◆ EXERCISE INSTRUCTIONS
Check every line of the data below for the word "vcsr" and say how many have it, without further comment.

◆ RECORDS SHOWN
Context: an optimization exercise on an open-source flow, tuned for small area, a short achievable clock period and few clock cycles. The choices shown serve that exercise and are no tape-out recipe. At most, simulation tests tie the RTL to the original design; equivalence was not proved. No functional check of the RTL was part of runs 1 to 3 and 5. No activity file was given, so power comes from the tool's default toggle rates.

==> flow/design.v <==
module pm25_codec (
    input  wire         clk,
    input  wire         rst,         
    input  wire         req_valid,
    input  wire [31:0]  req_word,
    input  wire [5:0]   req_nops,    
    input  wire [255:0] req_ops,     
    output wire         busy,
    input  wire         rx_valid,
    input  wire [1:0]   rx_kind,     
    input  wire [7:0]   rx_byte,
    output wire         rx_ready,
    output reg  [2:0]   st,
    output reg  [1:0]   rop,
    output wire [7:0]   nrx,
    output reg          len_vld,
    output wire [15:0]  lenf_r,
    output reg          lmatch,
    output reg          csc_vld,
    output wire [15:0]  csc,
    output reg          csr_vld,
    output reg  [15:0]  csr,
    output wire [5:0]   flen,
    output wire [255:0] fbuf,
    output reg          cbuf_vld,
    output wire [55:0]  cbuf
);
    localparam [2:0] ST_OK      = 3'd0,
                     ST_TIMEOUT = 3'd1,
                     ST_LENMIS  = 3'd2,
                     ST_CSUM    = 3'd3,
                     ST_TERR    = 3'd4,
                     ST_ILLEGAL = 3'd6,
                     ST_NONE    = 3'd7;
    reg         s_h0, s_h1, s_lh, s_ll, s_bd;    
    reg         s_en;                            
    reg         s_vs, s_vc;                      
    reg         busy_r;      
    reg         busy_o;      
    reg         busy_n;      
    reg         rxr;         
    reg         pol;         
    reg  [5:0]  tg;          
    reg  [5:0]  em4;         
    reg         tl;          
    reg         lastr;       
    reg  [5:0]  idx;         
    reg         fsy;         
    reg         fsyn;        
    reg  [6:0]  cnt;         
    reg  [12:0] acc;         
    reg         cscz;        
    reg  [239:0] fb;         
    reg  [23:0] cbd;         
    reg  [9:0]  cck;         
    reg         cv1, cv0;    
    reg  [223:0] vsr;        
    reg  [3:0]  vm;          
    reg         vl;          
    reg  [8:0]  s01, s23;    
    assign busy     = busy_o;
    assign rx_ready = rxr;
    assign nrx      = {busy_n, cnt};
    assign flen     = idx;
    assign csc      = {cscz, cscz, cscz, acc};
    assign fbuf[7:0]    = {fsyn, fsy, fsyn, fsyn, fsyn, fsyn, fsy, fsyn};   
    assign fbuf[15:8]   = {fsyn, fsy, fsyn, fsyn, fsy, fsy, fsyn, fsy};     
    assign fbuf[255:16] = fb;
    assign lenf_r = {fb[7:0], fb[15:8]};
    assign cbuf[7:0]   = {cv0, cv1, cv0, cv0, cv0, cv0, cv1, cv0};         
    assign cbuf[15:8]  = {cv0, cv1, cv0, cv0, cv1, cv1, cv0, cv1};         
    assign cbuf[39:16] = cbd;
    assign cbuf[47:40] = {cv0, cv0, cv0, cv0, cv0, cv0, cck[9:8]};
    assign cbuf[55:48] = cck[7:0];
    wire [3:0]  w_op    = req_word[3:0];
    wire [7:0]  w_arg8  = req_word[15:8];
    wire [15:0] w_arg16 = req_word[31:16];
    wire a_le32  = (w_arg8[7:6] == 2'b00) && (!w_arg8[5] || (w_arg8[4:0] == 5'd0));
    wire a_ge6   = (w_arg8[7:3] != 5'd0) || (w_arg8[2:1] == 2'b11);
    wire a_ge2   = (w_arg8[7:1] != 7'd0);
    wire a_le6   = (w_arg8[7:3] == 5'd0) && (w_arg8[2:0] <= 3'd6);
    wire sync_ok = (w_op == 4'h1) && (req_word[7:5] == 3'b000) &&
                   (w_arg16 == 16'h0000) && a_ge6 && a_le32;
    wire enc_ok  = (w_op == 4'h2) && (req_word[7:4] == 4'h0);
    wire ver_ok  = (w_op == 4'h3) && (req_word[7:4] == 4'h0) &&
                   (w_arg16 == 16'h0000) && a_ge2 && a_le32 &&
                   ({2'b00, req_nops} == w_arg8);
    wire [9:0]  enc_sum = 10'h08F + {2'b00, cbd[7:0]} + {2'b00, cbd[15:8]} +
                          {2'b00, cbd[23:16]};
    wire take = req_valid && !busy_r;
    wire        rv    = rx_valid;
    wire        fire  = rx_valid && rxr;
    wire        isb   = (rx_kind == 2'd0);
    wire        istmo = (rx_kind == 2'd1);
    wire        b42   = (rx_byte == 8'h42);
    wire        b4d   = (rx_byte == 8'h4D);
    wire        bz    = (rx_byte == 8'h00);
    wire        at2e  = (cnt == {tg, 1'b0});    
    wire        at2e1 = (cnt == {tg, 1'b1});    
    wire        hunt  = s_h0 || s_h1;
    wire        stor  = s_lh || s_ll || s_bd;   
    wire        hi0   = (fb[7:0] == 8'h00);
    wire        lm    = hi0 && (rx_byte == {2'b00, em4});
    reg         blt;
    integer     k;
    always @(*) begin
        blt = 1'b0;
        for (k = 0; k < 6; k = k + 1)
            blt = (!rx_byte[k] && em4[k]) || (!(rx_byte[k] ^ em4[k]) && blt);
    end
    wire        lless = hi0 && (rx_byte[7:6] == 2'b00) && blt;
    wire [5:0]  tbody = tl ? (fb[13:8] + 6'd4) : tg;
    wire        ckhi  = (acc[12:8] == csr[4:0]) && (csr[7:5] == 3'd0);
    wire        ckok  = ckhi && (rx_byte == acc[7:0]);
    wire        h0end = !b42 && at2e;                        
    wire        h1end = !b4d && (at2e1 || (!b42 && at2e));   
    wire        llgo  = pol ? !(hi0 && bz) : lm;             
    wire        lastl = pol && hi0 && bz;                    
    wire        tmo   = (s_h0 && h0end) || (s_h1 && h1end);
    wire        lmis  = s_ll && !pol && !lm;
    wire        ckend = (s_ll && lastl) || (s_bd && lastr);
    wire        bend  = tmo || (s_ll && !llgo) || (s_bd && lastr);
    wire        sdone = !isb || bend;                        
    wire [2:0]  sst   = !isb  ? (istmo ? ST_TIMEOUT : ST_TERR) :
                        tmo   ? ST_TIMEOUT :
                        lmis  ? ST_LENMIS :
                        ckok  ? ST_OK : ST_CSUM;
    wire [5:0]  n   = w_arg8[5:0];
    wire [7:0]  u0  = (n >= 6'd3) ? req_ops[7:0]   : 8'd0;
    wire [7:0]  u1  = (n >= 6'd4) ? req_ops[15:8]  : 8'd0;
    wire [7:0]  u2  = (n >= 6'd5) ? req_ops[23:16] : 8'd0;
    wire [7:0]  u3  = (n >= 6'd6) ? req_ops[31:24] : 8'd0;
    reg  [15:0] ucsr;
    always @(*) begin
        case (n[2:0])
            3'd2:    ucsr = {req_ops[7:0],   req_ops[15:8]};
            3'd3:    ucsr = {req_ops[15:8],  req_ops[23:16]};
            3'd4:    ucsr = {req_ops[23:16], req_ops[31:24]};
            3'd5:    ucsr = {req_ops[31:24], req_ops[39:32]};
            default: ucsr = {req_ops[39:32], req_ops[47:40]};
        endcase
    end
    wire [7:0]  v0 = vm[0] ? vsr[7:0]   : 8'd0;
    wire [7:0]  v1 = vm[1] ? vsr[15:8]  : 8'd0;
    wire [7:0]  v2 = vm[2] ? vsr[23:16] : 8'd0;
    wire [7:0]  v3 = vm[3] ? vsr[31:24] : 8'd0;
    wire [12:0] vacc = acc + {4'd0, s01} + {4'd0, s23};
    wire [15:0] q1 = {3'd0, acc}, q2 = {7'd0, s01}, q3 = {7'd0, s23};
    wire [15:0] qs = q1 ^ q2 ^ q3;
    wire [15:0] qc = {(q1[14:0] & q2[14:0]) | (q1[14:0] & q3[14:0]) | (q2[14:0] & q3[14:0]), 1'b0};
    wire [15:0] qneed = qs ^ qc ^ csr;
    wire [15:0] qgen  = (qs & qc) | ((qs | qc) & ~csr);
    wire        veq   = (qneed == {qgen[14:0], 1'b0});
    reg  [15:0] vcsr;
    always @(*) begin
        case (em4[2:0])
            3'd2:    vcsr = {vsr[7:0],   vsr[15:8]};
            3'd3:    vcsr = {vsr[15:8],  vsr[23:16]};
            3'd4:    vcsr = {vsr[23:16], vsr[31:24]};
            3'd5:    vcsr = {vsr[31:24], vsr[39:32]};
            default: vcsr = {vsr[39:32], vsr[47:40]};
        endcase
    end
    always @(posedge clk) begin
        if (rst) begin
            {s_h0, s_h1, s_lh, s_ll, s_bd, s_en, s_vs, s_vc} <= 8'd0;
            busy_r   <= 1'b0;
            busy_o   <= 1'b0;
            busy_n   <= 1'b0;
            rxr      <= 1'b0;
            st       <= ST_NONE;
            rop      <= 2'd0;
            cnt      <= 7'd0;
            idx      <= 6'd0;
            fsy      <= 1'b0;
            fsyn     <= 1'b1;
            len_vld  <= 1'b0;
            csc_vld  <= 1'b0;
            cscz     <= 1'b1;
            csr_vld  <= 1'b0;
            cbuf_vld <= 1'b0;
            cv1      <= 1'b0;
            cv0      <= 1'b1;
        end else if (!busy_r) begin
            if (req_valid) begin
                len_vld <= 1'b0;
                csc_vld <= 1'b0;
                cscz    <= 1'b1;
                csr_vld <= 1'b0;
                cnt     <= 7'd0;
                s_h0    <= sync_ok;
                s_en    <= enc_ok;
                s_vs    <= ver_ok && !a_le6;
                s_vc    <= ver_ok && a_le6;
                rop     <= sync_ok ? 2'd1 : enc_ok ? 2'd2 : ver_ok ? 2'd3 : 2'd0;
                if (enc_ok)
                    st  <= ST_OK;
                rxr     <= sync_ok;
                busy_r  <= sync_ok || enc_ok || ver_ok;
                busy_o  <= sync_ok || enc_ok || ver_ok;
                busy_n  <= sync_ok || enc_ok || ver_ok;
                if (sync_ok) begin
                    idx  <= 6'd0;
                    fsy  <= 1'b0;
                    fsyn <= 1'b1;
                end
                if (!(sync_ok || enc_ok || ver_ok))
                    st  <= ST_ILLEGAL;
            end
        end else if (rxr) begin
            if (rv) begin
                cnt  <= cnt + 7'd1;
                s_h0 <= isb && (s_h0 ? (!b42 && !at2e) :
                                s_h1 && !b4d && !b42 && !at2e1 && !at2e);
                s_h1 <= isb && (s_h0 ? b42 : s_h1 && b42 && !at2e1);
                s_lh <= isb && s_h1 && b4d;
                s_ll <= isb && s_lh;
                s_bd <= isb && (s_ll ? llgo : s_bd && !lastr);
                if (sdone) begin
                    busy_r <= 1'b0;
                    busy_o <= 1'b0;
                    busy_n <= 1'b0;
                    rxr    <= 1'b0;
                    st     <= sst;
                end
                if (isb && s_ll)
                    len_vld <= 1'b1;
                if (isb && ckend) begin
                    csc_vld <= 1'b1;
                    cscz    <= 1'b0;
                    csr_vld <= 1'b1;
                end
                if (isb && stor)
                    idx <= idx + 6'd1;
                if (isb && s_h1 && b4d) begin
                    idx  <= 6'd2;
                    fsy  <= 1'b1;
                    fsyn <= 1'b0;
                end
            end
        end else if (s_en) begin
            s_en     <= 1'b0;
            busy_r   <= 1'b0;
            busy_o   <= 1'b0;
            busy_n   <= 1'b0;
            cbuf_vld <= 1'b1;
            cv1      <= 1'b1;
            cv0      <= 1'b0;
            csc_vld  <= 1'b1;
            cscz     <= 1'b0;
        end else if (s_vs) begin
            if (vl) begin
                s_vs <= 1'b0;
                s_vc <= 1'b1;
            end
        end else begin
            s_vc    <= 1'b0;
            busy_r  <= 1'b0;
            busy_o  <= 1'b0;
            busy_n  <= 1'b0;
            csc_vld <= 1'b1;
            cscz    <= 1'b0;
            csr_vld <= 1'b1;
            st      <= veq ? ST_OK : ST_CSUM;
        end
    end
    always @(posedge clk) begin
        if (!busy_r) begin
            if (req_valid) begin
                tg  <= w_arg8[5:0];
                em4 <= w_arg8[5:0] - 6'd4;
                pol <= req_word[4];
                acc <= 13'd0;
                s01 <= {1'b0, u0} + {1'b0, u1};
                s23 <= {1'b0, u2} + {1'b0, u3};
                csr <= ucsr;
                vm  <= {n >= 6'd10, n >= 6'd9, n >= 6'd8, n >= 6'd7};
                vl  <= (n <= 6'd10);
            end
        end else if (rxr) begin
            if (rv) begin
                csr <= {csr[7:0], rx_byte};
                if (hunt)
                    acc <= 13'h042;
                else if (stor && !(s_bd && lastr))
                    acc <= acc + {5'd0, csr[7:0]};
                if (s_ll) begin
                    tl     <= pol && lless;
                    lastr  <= pol && hi0 && (rx_byte == 8'h01);
                    lmatch <= lm;
                end
                if (s_bd)
                    lastr <= (idx + 6'd2 == tbody);
            end
            if (s_bd)
                tg <= tbody;
        end else if (s_en) begin
            acc <= {3'd0, enc_sum};
        end else begin
            em4 <= em4 - 6'd4;
            acc <= vacc;
            s01 <= {1'b0, v0} + {1'b0, v1};
            s23 <= {1'b0, v2} + {1'b0, v3};
            vm  <= {em4 >= 6'd10, em4 >= 6'd9, em4 >= 6'd8, em4 >= 6'd7};
            vl  <= (em4 <= 6'd10);
            if (s_vs)
                csr <= vcsr;
        end
    end
    always @(posedge clk) begin
        if (take && enc_ok)
            cbd <= {w_arg16[7:0], w_arg16[15:8], w_arg8};
        if (s_en)
            cck <= enc_sum;
    end
    genvar g;
    generate
        for (g = 2; g < 32; g = g + 1) begin : g_fb
            always @(posedge clk)
                if (stor && idx[4:0] == g)
                    fb[8*g-9:8*g-16] <= rx_byte;
        end
    endgenerate
    always @(posedge clk) begin
        vsr[223:192] <= req_ops[255:224];
        if (s_vs)
            vsr[191:0] <= vsr[223:32];
        else
            vsr[191:0] <= req_ops[223:32];
    end
endmodule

◆ ANSWER AREA
7